Epidemiology of Proteus

• Worldwide, Proteus infections are prevalent.
• They are opportunistic bacteria that cause urinary tract infections and hospital-acquired illnesses.
• Proteus is widely distributed in nature as a saprophyte.
• They are frequently discovered in sewage, manure soil, human and animal wastes, and decaying animal products.
• Along with E. coli and Klebsiella species, Proteus species are the most frequent members of the normal human gut flora.
• They are also present on the skin’s moist places.
• Most frequently, they invade the skin and oral mucosa of hospital patients and hospital staff.

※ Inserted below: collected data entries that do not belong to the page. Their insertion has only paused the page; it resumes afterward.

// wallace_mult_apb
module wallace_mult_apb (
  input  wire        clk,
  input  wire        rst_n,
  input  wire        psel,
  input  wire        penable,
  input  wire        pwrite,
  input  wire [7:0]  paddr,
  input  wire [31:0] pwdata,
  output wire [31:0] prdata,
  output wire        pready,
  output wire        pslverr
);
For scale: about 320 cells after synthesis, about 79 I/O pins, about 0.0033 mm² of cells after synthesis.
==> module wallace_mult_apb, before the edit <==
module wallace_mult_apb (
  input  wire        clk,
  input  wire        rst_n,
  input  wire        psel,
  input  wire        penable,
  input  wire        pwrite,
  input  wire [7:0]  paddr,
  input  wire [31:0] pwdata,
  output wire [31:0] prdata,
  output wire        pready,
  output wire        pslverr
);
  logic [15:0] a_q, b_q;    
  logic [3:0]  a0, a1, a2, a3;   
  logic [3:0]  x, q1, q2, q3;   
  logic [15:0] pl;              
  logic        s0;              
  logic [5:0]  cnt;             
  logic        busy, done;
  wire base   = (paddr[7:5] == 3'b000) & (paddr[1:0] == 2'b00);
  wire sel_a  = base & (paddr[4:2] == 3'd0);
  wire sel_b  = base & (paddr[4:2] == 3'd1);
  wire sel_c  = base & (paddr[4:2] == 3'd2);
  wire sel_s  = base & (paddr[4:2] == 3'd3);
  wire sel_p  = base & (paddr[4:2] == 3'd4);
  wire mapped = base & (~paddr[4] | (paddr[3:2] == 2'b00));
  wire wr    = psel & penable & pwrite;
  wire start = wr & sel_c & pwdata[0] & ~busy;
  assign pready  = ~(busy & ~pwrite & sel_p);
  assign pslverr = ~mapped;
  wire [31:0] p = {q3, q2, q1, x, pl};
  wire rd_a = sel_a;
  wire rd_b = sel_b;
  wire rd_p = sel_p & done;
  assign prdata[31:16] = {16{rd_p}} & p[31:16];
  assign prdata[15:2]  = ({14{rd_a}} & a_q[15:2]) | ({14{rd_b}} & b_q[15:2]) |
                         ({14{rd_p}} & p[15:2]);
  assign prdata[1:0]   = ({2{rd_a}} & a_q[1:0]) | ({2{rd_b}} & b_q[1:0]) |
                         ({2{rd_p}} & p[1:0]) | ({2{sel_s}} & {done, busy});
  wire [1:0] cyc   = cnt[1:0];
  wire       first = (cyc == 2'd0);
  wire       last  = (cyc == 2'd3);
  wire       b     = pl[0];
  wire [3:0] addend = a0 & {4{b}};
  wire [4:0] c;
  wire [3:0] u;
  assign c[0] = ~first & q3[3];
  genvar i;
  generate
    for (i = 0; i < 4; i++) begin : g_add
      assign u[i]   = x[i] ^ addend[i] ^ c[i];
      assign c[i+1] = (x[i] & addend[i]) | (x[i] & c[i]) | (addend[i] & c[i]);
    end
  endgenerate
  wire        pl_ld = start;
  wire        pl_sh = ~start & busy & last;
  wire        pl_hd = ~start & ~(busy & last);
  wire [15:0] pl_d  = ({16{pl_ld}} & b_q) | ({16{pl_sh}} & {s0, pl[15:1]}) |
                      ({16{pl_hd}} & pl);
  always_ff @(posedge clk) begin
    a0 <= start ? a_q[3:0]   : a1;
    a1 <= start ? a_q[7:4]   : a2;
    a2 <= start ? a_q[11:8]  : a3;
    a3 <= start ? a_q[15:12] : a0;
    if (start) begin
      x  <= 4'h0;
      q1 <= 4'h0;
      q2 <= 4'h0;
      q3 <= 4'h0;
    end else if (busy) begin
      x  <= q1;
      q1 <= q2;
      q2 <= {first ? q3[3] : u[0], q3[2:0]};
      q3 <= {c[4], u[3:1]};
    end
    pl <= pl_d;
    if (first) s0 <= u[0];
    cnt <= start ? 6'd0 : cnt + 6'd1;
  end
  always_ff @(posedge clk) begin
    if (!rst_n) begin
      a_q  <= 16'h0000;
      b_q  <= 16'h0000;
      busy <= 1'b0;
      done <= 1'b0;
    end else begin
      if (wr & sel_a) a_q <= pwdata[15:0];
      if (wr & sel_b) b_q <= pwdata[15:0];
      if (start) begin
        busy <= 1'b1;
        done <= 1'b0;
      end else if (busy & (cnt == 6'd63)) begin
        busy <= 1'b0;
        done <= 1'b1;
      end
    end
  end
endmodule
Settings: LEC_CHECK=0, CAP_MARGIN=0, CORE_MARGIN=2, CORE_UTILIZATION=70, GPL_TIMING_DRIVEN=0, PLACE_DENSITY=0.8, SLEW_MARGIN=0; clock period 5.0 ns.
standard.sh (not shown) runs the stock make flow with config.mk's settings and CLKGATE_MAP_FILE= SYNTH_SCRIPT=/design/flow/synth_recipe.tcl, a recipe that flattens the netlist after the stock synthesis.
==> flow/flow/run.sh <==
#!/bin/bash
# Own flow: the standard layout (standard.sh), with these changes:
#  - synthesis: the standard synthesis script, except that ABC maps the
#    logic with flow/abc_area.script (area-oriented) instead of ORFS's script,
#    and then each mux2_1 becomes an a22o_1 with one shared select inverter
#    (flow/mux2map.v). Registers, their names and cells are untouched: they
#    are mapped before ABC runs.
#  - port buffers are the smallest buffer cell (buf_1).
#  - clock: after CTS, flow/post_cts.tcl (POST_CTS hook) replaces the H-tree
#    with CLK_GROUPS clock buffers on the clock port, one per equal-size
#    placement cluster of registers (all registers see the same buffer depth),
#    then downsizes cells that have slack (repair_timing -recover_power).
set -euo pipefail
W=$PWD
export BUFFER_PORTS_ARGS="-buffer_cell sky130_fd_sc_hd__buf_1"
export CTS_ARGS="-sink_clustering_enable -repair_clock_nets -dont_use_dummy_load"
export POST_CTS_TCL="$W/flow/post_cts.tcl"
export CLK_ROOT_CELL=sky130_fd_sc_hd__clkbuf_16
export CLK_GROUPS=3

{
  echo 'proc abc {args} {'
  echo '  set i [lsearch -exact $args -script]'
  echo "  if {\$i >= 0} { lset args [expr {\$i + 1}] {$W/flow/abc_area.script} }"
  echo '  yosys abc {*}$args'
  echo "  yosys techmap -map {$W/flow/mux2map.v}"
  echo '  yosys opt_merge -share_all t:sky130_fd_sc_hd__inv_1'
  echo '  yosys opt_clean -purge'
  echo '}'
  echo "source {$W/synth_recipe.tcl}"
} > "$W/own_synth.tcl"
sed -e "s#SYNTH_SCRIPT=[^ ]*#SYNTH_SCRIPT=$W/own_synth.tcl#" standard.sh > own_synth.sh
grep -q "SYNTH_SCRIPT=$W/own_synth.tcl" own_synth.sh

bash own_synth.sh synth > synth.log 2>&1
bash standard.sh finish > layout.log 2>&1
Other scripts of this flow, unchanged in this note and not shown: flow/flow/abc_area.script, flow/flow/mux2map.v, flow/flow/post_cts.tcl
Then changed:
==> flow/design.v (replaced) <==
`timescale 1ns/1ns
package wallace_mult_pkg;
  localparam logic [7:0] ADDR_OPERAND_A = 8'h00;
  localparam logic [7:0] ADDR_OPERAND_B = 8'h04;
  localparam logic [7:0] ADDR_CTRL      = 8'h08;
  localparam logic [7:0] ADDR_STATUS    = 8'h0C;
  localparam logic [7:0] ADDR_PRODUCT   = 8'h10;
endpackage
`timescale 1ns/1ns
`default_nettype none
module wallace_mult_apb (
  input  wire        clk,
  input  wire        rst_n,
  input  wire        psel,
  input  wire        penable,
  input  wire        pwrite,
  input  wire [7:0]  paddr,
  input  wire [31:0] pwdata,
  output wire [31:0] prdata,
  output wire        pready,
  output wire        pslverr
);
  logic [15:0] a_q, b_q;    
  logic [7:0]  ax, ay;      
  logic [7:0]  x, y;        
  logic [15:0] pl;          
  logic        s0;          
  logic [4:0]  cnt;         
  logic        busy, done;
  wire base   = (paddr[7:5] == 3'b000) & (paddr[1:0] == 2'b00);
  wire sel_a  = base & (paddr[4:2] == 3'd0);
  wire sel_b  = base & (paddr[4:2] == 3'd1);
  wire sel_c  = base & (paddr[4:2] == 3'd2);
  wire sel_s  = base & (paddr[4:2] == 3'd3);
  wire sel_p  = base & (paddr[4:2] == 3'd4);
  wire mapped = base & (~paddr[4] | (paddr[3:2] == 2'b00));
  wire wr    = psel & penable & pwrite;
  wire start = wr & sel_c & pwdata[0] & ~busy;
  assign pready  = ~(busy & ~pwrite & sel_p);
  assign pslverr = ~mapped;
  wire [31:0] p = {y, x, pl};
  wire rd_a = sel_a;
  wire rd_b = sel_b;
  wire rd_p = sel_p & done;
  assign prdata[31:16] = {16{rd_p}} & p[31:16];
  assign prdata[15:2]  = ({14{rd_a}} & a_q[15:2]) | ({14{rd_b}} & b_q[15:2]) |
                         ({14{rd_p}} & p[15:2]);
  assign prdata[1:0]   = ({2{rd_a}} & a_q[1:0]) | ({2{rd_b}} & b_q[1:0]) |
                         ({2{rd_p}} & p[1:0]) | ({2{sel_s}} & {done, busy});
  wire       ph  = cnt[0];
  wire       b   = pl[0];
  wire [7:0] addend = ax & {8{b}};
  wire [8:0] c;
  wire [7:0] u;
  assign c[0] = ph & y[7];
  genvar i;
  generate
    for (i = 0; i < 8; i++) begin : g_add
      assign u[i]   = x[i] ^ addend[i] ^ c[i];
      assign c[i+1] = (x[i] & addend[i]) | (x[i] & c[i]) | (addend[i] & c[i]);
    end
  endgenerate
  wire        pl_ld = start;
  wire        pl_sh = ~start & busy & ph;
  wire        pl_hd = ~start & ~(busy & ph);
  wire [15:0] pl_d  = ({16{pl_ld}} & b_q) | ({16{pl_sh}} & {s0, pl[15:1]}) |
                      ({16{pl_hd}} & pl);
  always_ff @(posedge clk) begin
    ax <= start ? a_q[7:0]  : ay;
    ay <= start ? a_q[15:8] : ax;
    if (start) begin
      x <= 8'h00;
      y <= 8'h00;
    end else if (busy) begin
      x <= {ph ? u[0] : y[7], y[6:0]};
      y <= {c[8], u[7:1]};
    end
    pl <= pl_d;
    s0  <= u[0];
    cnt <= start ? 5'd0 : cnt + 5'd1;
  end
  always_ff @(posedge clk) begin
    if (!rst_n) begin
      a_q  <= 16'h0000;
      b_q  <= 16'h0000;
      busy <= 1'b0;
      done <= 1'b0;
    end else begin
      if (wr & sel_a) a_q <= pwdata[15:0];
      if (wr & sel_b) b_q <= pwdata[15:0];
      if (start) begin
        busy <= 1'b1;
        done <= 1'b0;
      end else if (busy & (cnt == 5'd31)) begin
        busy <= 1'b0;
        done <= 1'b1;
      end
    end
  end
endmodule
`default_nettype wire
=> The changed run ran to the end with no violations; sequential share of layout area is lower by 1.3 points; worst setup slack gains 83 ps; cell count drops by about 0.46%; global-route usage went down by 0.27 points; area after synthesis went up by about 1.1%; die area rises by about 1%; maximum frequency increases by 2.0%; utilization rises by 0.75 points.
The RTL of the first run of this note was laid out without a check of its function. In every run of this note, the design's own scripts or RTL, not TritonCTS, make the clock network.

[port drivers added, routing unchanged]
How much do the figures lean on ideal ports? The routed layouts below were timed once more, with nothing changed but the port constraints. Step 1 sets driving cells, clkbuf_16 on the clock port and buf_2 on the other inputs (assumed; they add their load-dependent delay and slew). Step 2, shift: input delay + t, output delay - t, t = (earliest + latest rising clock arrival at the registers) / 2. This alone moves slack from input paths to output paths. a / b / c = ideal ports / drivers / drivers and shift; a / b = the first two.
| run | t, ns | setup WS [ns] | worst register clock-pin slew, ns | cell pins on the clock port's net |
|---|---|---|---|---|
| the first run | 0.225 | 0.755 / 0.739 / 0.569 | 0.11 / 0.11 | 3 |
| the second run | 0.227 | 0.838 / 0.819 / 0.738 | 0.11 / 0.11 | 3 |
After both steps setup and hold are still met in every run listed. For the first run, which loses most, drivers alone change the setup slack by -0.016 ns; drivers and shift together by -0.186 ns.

The majority of patient infections originate from these reservoirs.

Typing 

• Proteus species can be typed using (a), (b), (c), and (d) serotyping, phage typing, bacteriocin (proticin), and Dienes typing, respectively.
• Typically, 12 standard proticin-producing Proteus strains are used to type proticin, and the vast majority of Proteus strains are typeable using this procedure.

Laboratory Diagnosis of Proteus

• Urine is the preferred specimen for diagnosing UTIs.
• Urine is collected in the same manner as previously described for E. coli-related UTIs.
• Depending on the nature of infections, other specimens may be collected.
• These include pus from wound infections, blood from septicemia, cerebrospinal fluid from meningitis, etc.
• The definitive diagnosis is determined by the isolation of Proteus spp. from diverse clinical specimens through culture.
• Urine is cultured in the same manner as previously described for E. coli and other Gram-negative bacteria.
• Various biochemical tests and agglutination responses are used to identify pale, nonlactose-fermenting Proteus colonies on the MacConckey agar and those on the blood agar after an overnight incubation at 37°C.
• Blood, cerebrospinal fluid, and other specimens are also cultured based on the clinical diseases caused by Proteus.

Treatment of Proteus

• The selection of a particular antimicrobial agent is contingent upon the antibiotic susceptibility patterns of isolating strains.
• With the exception of tetracycline, P. mirabilis is susceptible to practically all antimicrobials.
• P. mirabilis is susceptible to ampicillin, broad-spectrum penicillins such as ticarcillin and piperacillin, first, second, and third generation cephalosporins, imipenem, and aztreonam.
• 10%–20% of strains develop resistance to ampicillin and first-generation cephalosporins, which is not a substantial problem.
• Rarely does resistance to extended-spectrum beta-lactams develop.
• P. vulgaris and P. penneri are sensitive to trimethoprim and sulfamethoxazole, quinolones, imipenem, aminoglycosides, and cephalosporins of the fourth generation.
• They are resistant to ampicillin and cephalosporins of the first generation.
• The resistance is mediated by an inducible chromosomal beta-lactamase that is activated in up to 30% of these strains.

Prevention and Control of Proteus

• Hand washing is the key to preventing the transfer of disease from one patient to another by medical workers.
• The ability of a vaccine generated from purified mannose-resistant/Proteus-like (MR/P) fimbriae proteins to prevent infection in experimental mice models is the subject of ongoing clinical investigation.
• The vaccine has not yet been tested on humans.